• **What this task involves**
Beneath this instruction is a listing. Transcribe from it only the stretch from the line with "routing,total iterations of" through the line with "yosys,Avg Inst Size Synth,15.5,um^2", both end lines included, exactly as written.

• **Materials provided**

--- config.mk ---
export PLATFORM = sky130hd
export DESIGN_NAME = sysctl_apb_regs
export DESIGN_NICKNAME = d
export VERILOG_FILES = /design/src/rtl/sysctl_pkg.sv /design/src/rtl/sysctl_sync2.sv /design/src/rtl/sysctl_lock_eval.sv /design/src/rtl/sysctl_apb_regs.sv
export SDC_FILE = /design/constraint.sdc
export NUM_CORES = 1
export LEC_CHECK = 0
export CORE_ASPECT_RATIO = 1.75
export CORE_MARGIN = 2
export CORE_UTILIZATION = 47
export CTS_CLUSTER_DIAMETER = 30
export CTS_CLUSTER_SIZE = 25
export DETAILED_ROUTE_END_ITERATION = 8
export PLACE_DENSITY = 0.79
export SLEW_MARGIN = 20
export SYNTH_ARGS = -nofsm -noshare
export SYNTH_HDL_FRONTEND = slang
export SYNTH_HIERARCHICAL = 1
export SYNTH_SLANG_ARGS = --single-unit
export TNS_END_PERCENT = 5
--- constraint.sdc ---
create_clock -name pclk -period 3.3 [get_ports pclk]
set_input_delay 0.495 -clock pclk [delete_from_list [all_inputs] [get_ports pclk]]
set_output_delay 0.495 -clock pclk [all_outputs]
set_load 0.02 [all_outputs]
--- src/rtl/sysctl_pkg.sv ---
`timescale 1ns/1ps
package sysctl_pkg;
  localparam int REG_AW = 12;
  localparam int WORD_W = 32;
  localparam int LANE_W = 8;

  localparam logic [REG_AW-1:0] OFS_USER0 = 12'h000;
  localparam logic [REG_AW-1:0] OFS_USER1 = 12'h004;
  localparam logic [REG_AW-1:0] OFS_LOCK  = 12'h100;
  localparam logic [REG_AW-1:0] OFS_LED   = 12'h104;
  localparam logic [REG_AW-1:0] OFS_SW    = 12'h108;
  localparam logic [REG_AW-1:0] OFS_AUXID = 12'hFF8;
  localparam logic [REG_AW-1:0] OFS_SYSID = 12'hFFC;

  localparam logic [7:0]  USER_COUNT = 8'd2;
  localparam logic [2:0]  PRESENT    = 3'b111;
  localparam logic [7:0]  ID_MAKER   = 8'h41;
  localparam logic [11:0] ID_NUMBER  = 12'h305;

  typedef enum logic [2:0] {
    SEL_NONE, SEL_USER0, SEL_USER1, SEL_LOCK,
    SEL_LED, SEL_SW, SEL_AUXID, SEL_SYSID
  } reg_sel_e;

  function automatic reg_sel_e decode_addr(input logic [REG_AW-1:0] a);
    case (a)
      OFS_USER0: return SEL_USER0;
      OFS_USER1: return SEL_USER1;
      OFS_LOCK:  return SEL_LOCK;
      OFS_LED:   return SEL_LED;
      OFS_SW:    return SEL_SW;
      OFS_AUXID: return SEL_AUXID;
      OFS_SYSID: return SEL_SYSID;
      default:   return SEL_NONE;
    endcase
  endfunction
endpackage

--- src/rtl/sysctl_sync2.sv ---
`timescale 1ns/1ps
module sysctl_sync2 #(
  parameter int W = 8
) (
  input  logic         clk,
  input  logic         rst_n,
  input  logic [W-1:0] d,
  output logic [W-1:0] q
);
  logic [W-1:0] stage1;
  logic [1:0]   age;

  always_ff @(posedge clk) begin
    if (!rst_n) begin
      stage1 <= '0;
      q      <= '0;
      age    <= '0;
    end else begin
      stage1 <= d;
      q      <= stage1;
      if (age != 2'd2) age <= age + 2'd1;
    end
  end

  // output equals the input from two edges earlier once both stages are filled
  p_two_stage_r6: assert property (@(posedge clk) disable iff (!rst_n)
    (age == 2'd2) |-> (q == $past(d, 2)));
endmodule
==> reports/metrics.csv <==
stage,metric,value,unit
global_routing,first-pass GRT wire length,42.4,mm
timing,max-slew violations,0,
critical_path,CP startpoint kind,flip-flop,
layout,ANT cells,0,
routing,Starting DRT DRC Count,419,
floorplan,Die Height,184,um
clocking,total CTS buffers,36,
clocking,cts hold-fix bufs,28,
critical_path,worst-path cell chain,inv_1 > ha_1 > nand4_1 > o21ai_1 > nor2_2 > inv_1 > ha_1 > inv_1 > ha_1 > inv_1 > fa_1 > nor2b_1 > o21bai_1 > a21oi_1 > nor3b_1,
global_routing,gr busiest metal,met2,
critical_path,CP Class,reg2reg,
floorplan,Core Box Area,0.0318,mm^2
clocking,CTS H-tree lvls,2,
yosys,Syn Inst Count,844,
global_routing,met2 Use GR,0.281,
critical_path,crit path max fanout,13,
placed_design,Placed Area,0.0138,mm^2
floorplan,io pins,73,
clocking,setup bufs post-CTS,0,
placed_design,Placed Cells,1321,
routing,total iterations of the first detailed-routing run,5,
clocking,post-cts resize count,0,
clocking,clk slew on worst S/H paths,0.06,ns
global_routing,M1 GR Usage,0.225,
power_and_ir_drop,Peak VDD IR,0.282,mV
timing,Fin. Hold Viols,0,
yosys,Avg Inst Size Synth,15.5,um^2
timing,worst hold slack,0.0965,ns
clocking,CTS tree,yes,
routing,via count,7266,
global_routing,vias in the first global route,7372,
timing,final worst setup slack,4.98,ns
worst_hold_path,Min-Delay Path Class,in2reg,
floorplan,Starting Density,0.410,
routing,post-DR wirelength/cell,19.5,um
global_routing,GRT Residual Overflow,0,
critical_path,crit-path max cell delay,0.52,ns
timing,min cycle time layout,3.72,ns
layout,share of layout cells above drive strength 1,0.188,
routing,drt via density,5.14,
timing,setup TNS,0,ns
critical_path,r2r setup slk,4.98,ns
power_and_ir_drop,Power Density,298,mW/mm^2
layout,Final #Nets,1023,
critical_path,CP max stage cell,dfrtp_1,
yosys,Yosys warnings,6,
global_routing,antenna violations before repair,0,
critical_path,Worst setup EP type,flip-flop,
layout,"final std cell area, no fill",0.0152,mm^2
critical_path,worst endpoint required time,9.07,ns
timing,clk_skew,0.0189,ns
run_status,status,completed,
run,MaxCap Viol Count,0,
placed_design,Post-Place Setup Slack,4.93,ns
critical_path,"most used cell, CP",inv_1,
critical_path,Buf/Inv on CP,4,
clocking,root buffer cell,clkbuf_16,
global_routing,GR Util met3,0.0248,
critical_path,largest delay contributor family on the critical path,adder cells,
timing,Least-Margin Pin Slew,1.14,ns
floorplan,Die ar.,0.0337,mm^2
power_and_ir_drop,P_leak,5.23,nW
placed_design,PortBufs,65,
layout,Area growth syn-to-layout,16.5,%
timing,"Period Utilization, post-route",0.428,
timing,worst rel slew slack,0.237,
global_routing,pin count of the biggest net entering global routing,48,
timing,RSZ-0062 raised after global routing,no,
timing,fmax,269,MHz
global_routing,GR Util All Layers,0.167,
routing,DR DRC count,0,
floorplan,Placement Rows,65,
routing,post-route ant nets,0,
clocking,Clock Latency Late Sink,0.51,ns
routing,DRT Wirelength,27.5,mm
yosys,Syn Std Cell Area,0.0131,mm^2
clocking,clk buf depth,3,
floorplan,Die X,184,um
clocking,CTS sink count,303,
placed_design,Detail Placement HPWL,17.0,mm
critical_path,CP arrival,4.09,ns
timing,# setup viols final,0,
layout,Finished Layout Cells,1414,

• **Finished exercise**
routing,total iterations of the first detailed-routing run,5,
clocking,post-cts resize count,0,
clocking,clk slew on worst S/H paths,0.06,ns
global_routing,M1 GR Usage,0.225,
power_and_ir_drop,Peak VDD IR,0.282,mV
timing,Fin. Hold Viols,0,
yosys,Avg Inst Size Synth,15.5,um^2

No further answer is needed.